Puberty blockers are medications that stop the body from producing oestrogen and testosterone. In the clinic, they’re called gonadotropin-releasing hormone agonists (GnRHa). If adolescents take these medications during puberty, bodily changes associated with puberty are prevented.

If these medications are stopped, these bodily changes resume. Puberty blockers have been used since the early 1980s to treat early-onset puberty in young children. Beginning in the 1990s , puberty blockers have also been used in transgender adolescents to help prevent the unwanted development of masculinising or feminising physical changes that occur during puberty.

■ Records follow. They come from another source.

Context: an optimization exercise on an open-source flow, tuned for small area, a short achievable clock period and few clock cycles per item. The choices shown serve that exercise and are no tape-out recipe.
Function was checked by simulation only, so behaviour that the tests miss may differ from the original.

## JK
Design mult_unit_top, start of the top module:
module mult_unit_top (
    input  logic        clock,
    input  logic        reset,
    input  logic        issue_valid,
    output logic        issue_ready,
    input  logic [31:0] issue_source_1,
    input  logic [31:0] issue_source_2,
    input  logic [1:0]  issue_func,
    input  logic [5:0]  issue_dest_tag,
    input  logic [3:0]  issue_branch_mask,
    output logic        cdb_valid,
    input  logic        cdb_ready,
    output logic [31:0] cdb_result,
    output logic [5:0]  cdb_dest_tag,
    output logic [3:0]  cdb_branch_mask,
    input  logic [3:0]  squash_mask,
    input  logic [3:0]  clear_mask
);
For scale: roughly 2900 cells after synthesis, roughly 190 flip-flops, ~130 I/O pins, about 30000 sq um of cells after synthesis.
clock: 10.0 ns
lec_check: 0
abc_clock_period_in_ps: 4500
cap_margin: 20
core_margin: 2
core_utilization: 65
place_density: 0.78
setup_slack_margin: 5.0
slew_margin: 20
run.sh (not shown) runs the stock make flow with config.mk's settings and CLKGATE_MAP_FILE= SYNTH_SCRIPT=/design/flow/synth_recipe.tcl, a recipe that flattens the netlist after the stock synthesis.
Testbench counts of JK, summed over its fixed seeds: cycles 2,064, items 2,048.
Changes in MS relative to JK:
- changing CORE_UTILIZATION from 65 to 40
- removing PLACE_DENSITY (formerly 0.78)
==> flow/flow/run.sh (new file) <==
#!/bin/bash
set -o pipefail
bash standard.sh SETUP_SLACK_MARGIN=5.8 finish > flow.log 2>&1
==> flow/standard.sh (new file) <==
#!/bin/bash
# synth_recipe.tcl (not shown) runs the flow's synth.tcl, then flattens the netlist and writes it again
# the make line also repeats each setting of config.mk as NAME=value (left out here)
make -C /OpenROAD-flow-scripts/flow DESIGN_CONFIG=/design/flow/config.mk WORK_HOME=/design/flow/orfs CLKGATE_MAP_FILE= SYNTH_SCRIPT=/design/flow/synth_recipe.tcl "${@:-finish}"
removed: flow/run.sh
Notes after the runs:
- MS: number of non-clock buffers in the layout higher than JK
- The final reports for MS and JK show sequential share of layout area lower in the former.
- Diff JK -> MS | worst hold slack | increase of 19 ps
- Remaining design rule violation count: JK vs MS identical
- Placement row count, MS vs JK: up by more than a quarter
- Vias per cell in MS is 0.90 lower than in JK
- MS vs. JK: non-filler instance count after layout rose 488; horizontal die dimension rose by 27%; clock insertion delay at the later pin of the skew report stayed essentially flat.
### MS -> AL
==> flow/run.sh (new file) <==
#!/bin/bash
# synth_recipe.tcl (not shown) runs the flow's synth.tcl, then flattens the netlist and writes it again
# the make line also repeats each setting of config.mk as NAME=value (left out here)
make -C /OpenROAD-flow-scripts/flow DESIGN_CONFIG=/design/flow/config.mk WORK_HOME=/design/flow/orfs CLKGATE_MAP_FILE= SYNTH_SCRIPT=/design/flow/synth_recipe.tcl finish
removed: flow/flow/run.sh
removed: flow/standard.sh
- Diff MS -> AL | worst hold margin | decrease of 4.7 ps
- Per the final summary, AL finished and its layout is clean on timing, DRC and antenna.
- From MS to AL the numbers moved as follows: multi-input logic cell count closely matched the old numbers, area fraction of clock buffers and clock inverters closely matched the old numbers, depth of the most critical reg-to-reg path increased by 2 relative to the old numbers, number of buffers added by the clock tree synthesis step closely matched the old numbers, maximum single-stage delay on the critical path closely matched the old numbers.
- [AL vs MS] global-route usage: lower in AL
- Worst setup path endpoint = cdb_result[31]: AL; worst setup path endpoint = cdb_result[28]: MS
- Taking MS as the reference, in AL filler-free cell count of the finished design has decreased; later-pin clock latency in the skew report has remained practically unchanged.

========
## try-willow
mult_unit_top, a different RTL version from the one above (not shown whole).
Size: roughly 3100 cells after synthesis, about 130 I/O pins, roughly 32000 um^2 of cells after synthesis.
Settings: LEC_CHECK=0, ABC_CLOCK_PERIOD_IN_PS=4500, CAP_MARGIN=20, CORE_MARGIN=2, CORE_UTILIZATION=65, PLACE_DENSITY=0.78, SETUP_SLACK_MARGIN=5.0, SLEW_MARGIN=20; clock period 10.0 ns.
standard.sh (not shown) runs the stock make flow with config.mk's settings and CLKGATE_MAP_FILE= SYNTH_SCRIPT=/design/flow/synth_recipe.tcl, a recipe that flattens the netlist after the stock synthesis.
==> flow/flow/run.sh <==
#!/bin/bash
set -o pipefail
bash standard.sh SETUP_SLACK_MARGIN=5.25 "BUFFER_PORTS_ARGS=-buffer_cell sky130_fd_sc_hd__buf_2" finish > flow.log 2>&1
Testbench counts of try-willow, summed over its fixed seeds: cycles 2,072, items 2,048.
Changes in try-maple relative to try-willow:
# try-willow
export LEC_CHECK = 0
export ABC_CLOCK_PERIOD_IN_PS = 4500
export CAP_MARGIN = 20
export CORE_MARGIN = 2
export CORE_UTILIZATION = 65
export PLACE_DENSITY = 0.78
export SETUP_SLACK_MARGIN = 5.0
export SLEW_MARGIN = 20
create_clock -name core_clock -period 10.0 [get_ports {clock}]
# try-maple
export LEC_CHECK = 0
export ABC_CLOCK_PERIOD_IN_PS = 4500
export CAP_MARGIN = 20
export CORE_MARGIN = 2
export CORE_UTILIZATION = 70
export PLACE_DENSITY = 0.8
export SETUP_SLACK_MARGIN = 5.0
export SLEW_MARGIN = 20
create_clock -name core_clock -period 10.0 [get_ports {clock}]
Results
Between try-willow and try-maple, the difference in fraction of final layout cells with drive strength greater than 1 is negligible.
NOTE x dimension of the die try-willow->try-maple decreased by a few percent
try-maple reports a higher length of routed wiring on met1 than try-willow does.

## static timing again, ports no longer ideal
The results above use ideal ports. As a check the final layouts listed here were re-extracted and re-timed, cells and wires unchanged.
Step 1 assumes that a clkbuf_16 drives the clock port and a buf_2 every other input.
Step 2 adds t to the input delays and takes it off the output delays; t is the mean of the earliest and latest rising clock arrival at the registers after step 1. Input paths then give back, and output paths get back, about the clock's delay inside the block.
Slacks: ideal / step 1 / step 2; pairs: ideal / step 1.
| run | shift t [ns] | slack for setup (ns) | worst setup path after step 2 | worst register clock-pin slew, ns | worst slew at a driven data input, ns |
|---|---|---|---|---|---|
| JK | 0.565 | 4.811 / 4.754 / 4.853 | register to register | 0.09 / 0.09 | 0.06 |
| MS | 0.574 | 4.715 / 4.648 / 5.111 | register to register | 0.09 / 0.09 | 0.06 |
| AL | 0.578 | 4.793 / 4.727 / 4.990 | register to register | 0.08 / 0.08 | 0.06 |
| try-willow | 0.626 | 5.227 / 5.192 / 4.854 | input to register | 0.07 / 0.07 | 0.05 |
| try-maple | 0.632 | 5.132 / 5.093 / 4.982 | input to register | 0.07 / 0.07 | 0.05 |
After both steps every run listed still meets setup and hold. The setup slack of try-willow, which loses most, moves by -0.035 ns with the drivers and by -0.373 ns with both steps.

What are the benefits for transgender adolescents? Many transgender children describe anxiety about unwanted physical changes that will occur because of puberty, especially as adolescence approaches. For those presumed female at birth, these unwanted changes include breast development and starting periods. For those presumed male at birth, these unwanted changes may include the development of a deeper voice, an Adam’s apple, facial hair and a masculine physique.

Many of these physical changes are irreversible and result not only in gender dysphoria but also misgendering. This is when transgender people are mistakenly assumed to be the gender they were presumed at birth. Misgendering can be a significant and lifelong source of distress .

Some transgender people will seek out surgery to address these unwanted irreversible changes. Thi.